Looking for 240k with 60k deposit.
2 salaries equal 95k basic with 10k bonus/OT
Just married
2 kids.
No loans.
Broker has said PTSB will have a look at my case but wondering if I would qualify and any tips before I go in to them. If im refused we are stuck in apartment for 10years then if I sell I will break even and will then require 20% for a house worth 500k at this stage over 20 years which I think is a really dumb move to do. I was living in rented accomadation with my place rented out but landlord has told us they are selling and we need to move out. Rent is through the roof and don't want kids moving house to house so only option is to buy and keep apartment.
 
I see you have posted the figures. Some. How much tax are you paying on the apartment. How much are you saving, what rent are you paying, how much will you borrow from CU and what will it cost.

That's great your tracker, any chance of losing it if you get another property - check your contract.
 
Current rent 1350 a month
Save 1000-1500 a month
Total 2350-2850 a month for mortgage/potential new mortgage
Borrow 30k from CU.
Pay back min 300 a month
If i borrowed 240k its works out around 1200 a month and add CU repayments of 300 month i would pay out 1500 month compared to what i am paying a month now. The would add 1% to the tracker i would think so i need to add this to the apartment per month. The first 3-4 years of servicing the mortgage and CU loan would be the hardest in which i can manage no problem and after that it would get easier. Just hope the banks use the same figures as i know they strength test at a high rate. I believe i should have a case?
As for the tax on apartment i know nothing about.Im gonna look in to this.
 
As for the tax on apartment i know nothing about.Im gonna look in to this.

I suspect you will find that your plan quickly falls apart when you do.

You must be accruing a significant tax liability as things stand - bearing in mind that you can only deduct 75 per cent of your mortgage interest (not principal) payments in calculating your taxable rental profit.
 
Well sidb, you initially asked if your plan to mislead your mortgage provider would work and you have now told us that you want to keep your rental property but have no idea how it will be taxed.

Are you genuinely looking for advice or are you simply looking for somebody to confirm that what you are proposing is a good plan? In my opinion what you are proposing is reckless and will go horribly wrong as soon as you get a bad tenant or a run of higher than anticipated expenses.

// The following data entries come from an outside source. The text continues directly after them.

This design comes from an exercise in tuning for small area, a short achievable clock period and few clock cycles per item on the open sky130 flow, not from production work.
Only simulation tests tie the RTL to the original design; equivalence was not proved.
No activity file was given, so power comes from the tool's default toggle rates.

north:
## timing_recovery_top
module timing_recovery_top (
  input  wire                  clk,
  input  wire                  reset_i,
  input  wire                  raw_valid_i,
  input  timing_pkg::sample_t  raw_i_i,
  input  timing_pkg::sample_t  raw_q_i,
  input  wire           [15:0] step_i,
  input  timing_pkg::mu_gain_t mu_gain_i,
  input  wire                  sym_ready_i,
  output logic                 raw_ready_o,
  output logic                 sym_valid_o,
  output timing_pkg::sym_t     sym_i_o,
  output timing_pkg::sym_t     sym_q_o
);
Size: about 20000 µm² of cells after synthesis.
==> module symbol_nco, before the edit <==
module symbol_nco (
  input  wire                  clk,
  input  wire                  reset_i,
  input  wire                  accept_i,      
  input  wire           [15:0] step_i,
  input  timing_pkg::mu_gain_t mu_gain_i,
  input  wire                  adv_i,         
  output logic                 s1_valid_o,
  output logic                 s1_valid_next_o,   
  output logic          [12:0] mu_sel_o       
);
  localparam int MU_W   = timing_pkg::MU_W;
  localparam int PROD_W = timing_pkg::MU_W + timing_pkg::MU_GAIN_W;   
  logic [15:0]          acc_q;
  logic [16:0]          phase_sum;
  logic [MU_W-1:0]      resid_q;
  timing_pkg::mu_gain_t gain_q;
  logic [13:0]          gain3_q;
  logic [11:0]          resid_sel;
  logic [PROD_W-1:0]    mu_prod;
  logic                 mu_sat;
  timing_pkg::mu_t      mu;
  logic [8:0]           mu_x;           
  logic [12:0]          mu_sel;
  assign phase_sum       = {1'b0, acc_q} + {1'b0, step_i};
  assign s1_valid_next_o = accept_i ? phase_sum[16] : (s1_valid_o & !adv_i);
  always_ff @(posedge clk) begin
    if (reset_i) begin
      acc_q      <= '0;
      s1_valid_o <= 1'b0;
    end else if (accept_i) begin
      acc_q      <= phase_sum[15:0];
      s1_valid_o <= phase_sum[16];      
    end else if (adv_i) begin
      s1_valid_o <= 1'b0;
    end
  end
  always_ff @(posedge clk) begin
    if (accept_i) begin
      resid_q <= phase_sum[15:8];
      gain_q  <= mu_gain_i;
      gain3_q <= {2'b00, mu_gain_i} + {1'b0, mu_gain_i, 1'b0};
    end
  end
  for (genvar j = 0; j < 4; j++) begin : g_sel
    assign resid_sel[3*j]   = (resid_q[2*j+1:2*j] == 2'd1);
    assign resid_sel[3*j+1] = (resid_q[2*j+1:2*j] == 2'd2);
    assign resid_sel[3*j+2] = (resid_q[2*j+1:2*j] == 2'd3);
  end
  mu_mult i_mu_mult (
    .sel_i (resid_sel),
    .g_i   (gain_q),
    .g3_i  (gain3_q),
    .p_o   (mu_prod)
  );
  assign mu_sat = |mu_prod[PROD_W-1:2*MU_W];
  assign mu   = mu_sat ? '1 : mu_prod[2*MU_W-1:MU_W];
  assign mu_x = {mu, 1'b0};
  for (genvar k = 0; k < 4; k++) begin : g_booth
    assign mu_sel[3*k]   = mu_x[2*k+1] ^ mu_x[2*k];
    assign mu_sel[3*k+1] = (mu_x[2*k+2] & !mu_x[2*k+1] & !mu_x[2*k])
                         | (!mu_x[2*k+2] & mu_x[2*k+1] & mu_x[2*k]);
    assign mu_sel[3*k+2] = mu_x[2*k+2];
  end
  assign mu_sel[12] = mu[7];
  always_ff @(posedge clk) begin
    if (adv_i) mu_sel_o <= mu_sel;
  end
endmodule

There is an obvious solution to your problem - a negative equity mortgage. You get to buy a suitable property to house your family at a very attractive interest rate for the life of the mortgage. No tax complications and no need to mislead anybody. Why over complicate things?
 
Fair enough Sarenco. If I get a negative equity mortgage and I sell apartment for say 150k and I owe the bank 140k. My needs for a house in my location would be 300k mark other wise im buying a first time buyer house that wouldn't suit our needs. So now my new mortgage is 440k. My repayments would be 1800-1900 (after 60k deposit) a month and still in negative equity. I see my apartment as a great pension and I would prefer to pay 1500 a month for 3-4 years then been reduced to 1200 a month after CU is cleared.
 
Well, it seems that you have already decided how you want to proceed but I would make a few points:

1. A negative equity mortgage is not subject to the new Central Bank restrictions so you would not require a 20% deposit.

2. You will be in negative equity on an aggregate basis in any event. Splitting you loans in two won't change this reality.

3. You really need to understand the taxation of rental profits before you decide that your apartment is a great investment. It's actually extremely inefficient from a tax perspective, in addition to being a highly concentrated, illiquid, high-risk investment.

Professionally I know of at least a dozen couples that have made exactly the same decision as you are contemplating. Without exception, they all subsequently realised that it was the worst financial decision they ever made. Maybe it will work out for you but, in my opinion, you are taking on an unnecessary degree of risk in your circumstances.
 
Cheers Sarenco. Will take on board your pointers. Just the more knowledge i have then i can decide the right direction i feel is right for me. Thanks again
 
As for the tax on apartment i know nothing about.Im gonna look in to this.

That's a very odd statement. How long have you been renting out the apartment.

Also worrying is the fact that you 'think' the tracker could go up by 1% only when the bank finds out it's now an investment, presuming that you've not told them.